Why you decided to enter an ultramarathon?
What was the deal?
I think it's just I like, you know, maybe it's evident from my life so far,
but I like challenges.
You know, I did mining engineering, which was quite male-dominated.
I loved running when I was in Kununurra.
I was away from the surf.
So I just, you know, kept running and kept running a little bit more.
There was like a local half marathon, which I won,
and then I did this ultramarathon.
And I emailed them about it and then they came back with the registration fee
and I thought, no, that's a rip-off.
That's too expensive.
I'll, you know, I'll look at something later.
And they emailed me, you know, I think maybe 12 days before the race
and they said, oh, we've got a couple of free entry spots.
Would you like one?
So I thought, yep, cool, that sounds good, no worries.
Entered the ultramarathon really excited at the start of the race, you know,
feeling excited, feeling nervous, feeling a little bit anxious.
And I only got about a quarter.
So this ultramarathon was 100 kilometres.
I got about 25 kilometres into the race.
And I'd just passed another checkpoint.
So when you do an ultramarathon they have things called checkpoints at, you know,
maybe 10 or 15 Ks through the race for everyone to check in
and make sure everyone's going okay.
So we'd all passed the second checkpoint.
And I say we because there was five, I think five other people
who were with me on that day.
We were at the break.
We were at the bottom of a gorge and we could see fire vastly approaching.
Now we had two choices, Mark.
So we could go back the way that we'd come
but there was really dry spin effects up to about my shoulder.
So, you know, perfect fuel for the fire.
Our other choice was to run up the side of the gorge,
which had less vegetation, so less fuel for the fire,
but fire goes faster going uphill.
So those were our options in that moment at that time.
We all decided to run up the side of the hill,
tried to cover ourselves, you know, in amongst the rocks.
I could just hear the fire coming closer and closer and closer.
It was, of course, extremely hot for me.
..I just remember, like, looking down at my hands and arms
and they were aflame.
They were on fire.
And in that moment, I thought about one person.
I thought about my boyfriend.
My boyfriend at the time, Michael,
I think we'd only been together for like a year and a half at that stage.

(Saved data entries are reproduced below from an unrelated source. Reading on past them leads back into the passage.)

==> config.mk <==
export PLATFORM = sky130hd
export DESIGN_NAME = key_set_controller
export DESIGN_NICKNAME = d
export VERILOG_FILES = /design/src/rtl/key_set_controller.sv
export SDC_FILE = /design/constraint.sdc
export NUM_CORES = 1
export LEC_CHECK = 0
export BUFFER_PORTS_ARGS = -buffer_cell sky130_fd_sc_hd__buf_2
export CAP_MARGIN = 10
export CORE_UTILIZATION = 29
export DETAILED_ROUTE_END_ITERATION = 8
export GPL_TIMING_DRIVEN = 0
export SLEW_MARGIN = 5
export SYNTH_ARGS = -nofsm -noshare
export SYNTH_HDL_FRONTEND = slang
export SYNTH_SLANG_ARGS = --single-unit
export TNS_END_PERCENT = 1
==> constraint.sdc <==
create_clock -name clock_50_i -period 2.75 [get_ports clock_50_i]
set_input_delay 0.1375 -clock clock_50_i [delete_from_list [all_inputs] [get_ports clock_50_i]]
set_output_delay 0.1375 -clock clock_50_i [all_outputs]
set_load 0.05 [all_outputs]
$ cat src/rtl/fetch_unit_if.sv
// rtl/fetch_unit_if.sv - fetch stage bundle: PC controls, memory read port, branch redirect, decode handshake
interface fetch_unit_if;
    logic [31:0] pc_in;
    logic        pc_inc;
    logic        pc_jump;
    logic [31:0] pc_target;
    logic        mem_req;
    logic [31:0] mem_addr;
    logic        mem_ack;
    logic [31:0] mem_data;
    logic        br_valid;
    logic [31:0] br_target;
    logic        ir_valid;
    logic        ir_ready;
    logic [31:0] ir_out;
    logic [31:0] ir_pc;
    logic        fault;

    modport master (
        input  pc_in, mem_ack, mem_data, br_valid, br_target, ir_ready,
        output pc_inc, pc_jump, pc_target, mem_req, mem_addr,
               ir_valid, ir_out, ir_pc, fault
    );

    modport slave (
        output pc_in, mem_ack, mem_data, br_valid, br_target, ir_ready,
        input  pc_inc, pc_jump, pc_target, mem_req, mem_addr,
               ir_valid, ir_out, ir_pc, fault
    );
endinterface

$ cat src/rtl/fetch_unit.sv
// rtl/fetch_unit.sv - single-buffer instruction fetch with branch redirect and memory watchdog
module fetch_unit #(
    parameter int unsigned TIMEOUT = 15
) (
    input  logic          clk,
    input  logic          reset,
    fetch_unit_if.master  bus
);

    localparam logic [1:0] S_FETCH = 2'd0;
    localparam logic [1:0] S_HOLD  = 2'd1;
    localparam logic [1:0] S_FAULT = 2'd2;

    logic [1:0]  state;
    logic [7:0]  wd_cnt;
    logic        ir_valid_q;
    logic [31:0] ir_out_q;
    logic [31:0] ir_pc_q;
    logic        fault_q;

    logic in_fetch;
    logic redirect;

    // Strobes are gated by reset so the PC never moves during the reset cycle.
    assign in_fetch = (state == S_FETCH) && !reset;
    assign redirect = bus.br_valid && !reset && (state != S_FAULT);

    assign bus.mem_req   = in_fetch;
    assign bus.mem_addr  = bus.pc_in;
    assign bus.pc_jump   = redirect;
    assign bus.pc_inc    = in_fetch && bus.mem_ack && !bus.br_valid;
    assign bus.pc_target = bus.br_valid ? bus.br_target : 32'd0;
    assign bus.ir_valid  = ir_valid_q;
    assign bus.ir_out    = ir_out_q;
    assign bus.ir_pc     = ir_pc_q;
    assign bus.fault     = fault_q;

    always_ff @(posedge clk) begin
        if (reset) begin
            state      <= S_FETCH;
            wd_cnt     <= 8'd0;
            ir_valid_q <= 1'b0;
            ir_out_q   <= 32'd0;
            ir_pc_q    <= 32'd0;
            fault_q    <= 1'b0;
        end else begin
            case (state)
                S_FETCH: begin
                    if (bus.br_valid) begin
                        wd_cnt <= 8'd0;
                    end else if (bus.mem_ack) begin
                        ir_out_q   <= bus.mem_data;
                        ir_pc_q    <= bus.pc_in;
                        ir_valid_q <= 1'b1;
                        wd_cnt     <= 8'd0;
                        state      <= S_HOLD;
                    end else if (wd_cnt == 8'(TIMEOUT - 1)) begin
                        fault_q <= 1'b1;
                        state   <= S_FAULT;
                    end else begin
                        wd_cnt <= wd_cnt + 8'd1;
                    end
                end
                S_HOLD: begin
                    // A redirect discards the held word even if decode is ready.
                    if (bus.br_valid || bus.ir_ready) begin
                        ir_valid_q <= 1'b0;
                        wd_cnt     <= 8'd0;
                        state      <= S_FETCH;
                    end
                end
                S_FAULT: begin
                    state <= S_FAULT;
                end
                default: begin
                    state <= S_FETCH;
                end
            endcase
        end
    end

endmodule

And I thought about, you know, when you're a young person
and you fall in love, you have all of these hopes and dreams
with this person that you've fallen in love with.
And I just remember thinking how unfair it was
that Michael and I wouldn't be able to...
..you know, live this life, live this life of adventure
that we'd talked about and that we'd planned.
Now, the fire passed,
so I don't actually know how long it was around for
or how long I was burning for.
It might have been five minutes.
Might have been a minute.
I don't know, but it, you know, moved through us.
And I remember I got this huge rush of elation
because I was, you know, still standing, still alive,
and I thought, fuck, I've done it.
Like, I've survived.
Now, we ended up having to wait four hours on that hillside,
on that side of the gorge, for help.
I wasn't very lucid at the time, didn't know what was going on.
Helicopter came and picked us up,
took us to the local hospital in Kununurra.
I remember saying to the nurses,
can someone just please call my boyfriend
because he's going to be worried about me?
And then I woke up a month later in a hospital in Sydney.
And I always get asked, like, you know,
was the fire painful, was it scary?
And, like, yes, it was painful, yes, it was scary,
but at the same time I think,
your body's protective mechanisms kick into play.
So I had all of this, you know, adrenaline surging
and for me I had no concept of time on that day,
didn't really know what was going on.
And so I always say, like, yes, it was painful, yes, it was scary,
but for me the real work, the biggest challenge of my life so far,
and I really hope it is,
it is the biggest challenge of my life because it was really bloody big,
was when I woke up in hospital and I, you know,
had to go through that process of rehabilitating my life,
rehabilitating myself and my body.
That's a pretty crazy sort of the rehabilitation process,
which we'll talk to you about,
but is it because you were in a coma for that period
Was it an induced coma or did your body just go into a coma?
So they put you into an induced coma, so they're, you know,
they're doing operations on you while you're asleep,
doing skin grafts and all types.
I was burnt to 65% of my body, so that's a pretty large surface area.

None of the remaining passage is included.